#### WHAT YOU SHOULD DO:
Please write out the line containing "### config.mk" and each line after it through the end of the data, exactly, and nothing else.
:: DATASET EXTRACT ::
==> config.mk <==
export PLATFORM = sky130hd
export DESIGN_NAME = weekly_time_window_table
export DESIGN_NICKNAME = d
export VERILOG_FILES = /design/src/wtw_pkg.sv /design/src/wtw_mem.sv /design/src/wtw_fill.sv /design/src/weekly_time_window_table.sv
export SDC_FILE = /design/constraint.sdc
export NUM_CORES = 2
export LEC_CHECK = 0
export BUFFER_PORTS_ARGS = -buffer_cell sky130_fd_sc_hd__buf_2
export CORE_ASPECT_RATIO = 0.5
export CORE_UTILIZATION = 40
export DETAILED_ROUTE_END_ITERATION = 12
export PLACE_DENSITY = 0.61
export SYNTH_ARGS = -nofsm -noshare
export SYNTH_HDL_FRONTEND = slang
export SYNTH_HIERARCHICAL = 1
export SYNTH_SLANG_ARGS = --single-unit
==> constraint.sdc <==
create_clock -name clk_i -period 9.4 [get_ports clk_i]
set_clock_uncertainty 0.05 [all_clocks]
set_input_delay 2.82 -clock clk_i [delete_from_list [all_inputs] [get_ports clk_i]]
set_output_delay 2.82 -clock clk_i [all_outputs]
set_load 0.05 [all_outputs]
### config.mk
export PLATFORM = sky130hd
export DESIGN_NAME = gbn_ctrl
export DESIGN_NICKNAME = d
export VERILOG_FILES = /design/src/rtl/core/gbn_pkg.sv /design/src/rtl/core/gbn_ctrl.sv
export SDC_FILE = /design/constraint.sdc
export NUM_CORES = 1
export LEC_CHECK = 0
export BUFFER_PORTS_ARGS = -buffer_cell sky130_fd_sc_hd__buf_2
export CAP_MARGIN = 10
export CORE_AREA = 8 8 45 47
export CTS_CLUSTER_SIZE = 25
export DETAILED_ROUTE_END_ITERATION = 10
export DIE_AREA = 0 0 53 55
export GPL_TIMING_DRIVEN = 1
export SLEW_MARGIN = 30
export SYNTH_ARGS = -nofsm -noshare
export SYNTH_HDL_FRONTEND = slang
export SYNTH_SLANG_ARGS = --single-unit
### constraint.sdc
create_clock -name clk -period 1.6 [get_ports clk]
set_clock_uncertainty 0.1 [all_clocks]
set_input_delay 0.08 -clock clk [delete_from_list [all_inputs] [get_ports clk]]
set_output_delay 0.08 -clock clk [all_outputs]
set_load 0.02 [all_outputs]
:::
#### EXERCISE RESULT:
### config.mk
export PLATFORM = sky130hd
export DESIGN_NAME = gbn_ctrl
export DESIGN_NICKNAME = d
export VERILOG_FILES = /design/src/rtl/core/gbn_pkg.sv /design/src/rtl/core/gbn_ctrl.sv
export SDC_FILE = /design/constraint.sdc
export NUM_CORES = 1
export LEC_CHECK = 0
export BUFFER_PORTS_ARGS = -buffer_cell sky130_fd_sc_hd__buf_2
export CAP_MARGIN = 10
export CORE_AREA = 8 8 45 47
export CTS_CLUSTER_SIZE = 25
export DETAILED_ROUTE_END_ITERATION = 10
export DIE_AREA = 0 0 53 55
export GPL_TIMING_DRIVEN = 1
export SLEW_MARGIN = 30
export SYNTH_ARGS = -nofsm -noshare
export SYNTH_HDL_FRONTEND = slang
export SYNTH_SLANG_ARGS = --single-unit
### constraint.sdc
create_clock -name clk -period 1.6 [get_ports clk]
set_clock_uncertainty 0.1 [all_clocks]
set_input_delay 0.08 -clock clk [delete_from_list [all_inputs] [get_ports clk]]
set_output_delay 0.08 -clock clk [all_outputs]
set_load 0.02 [all_outputs]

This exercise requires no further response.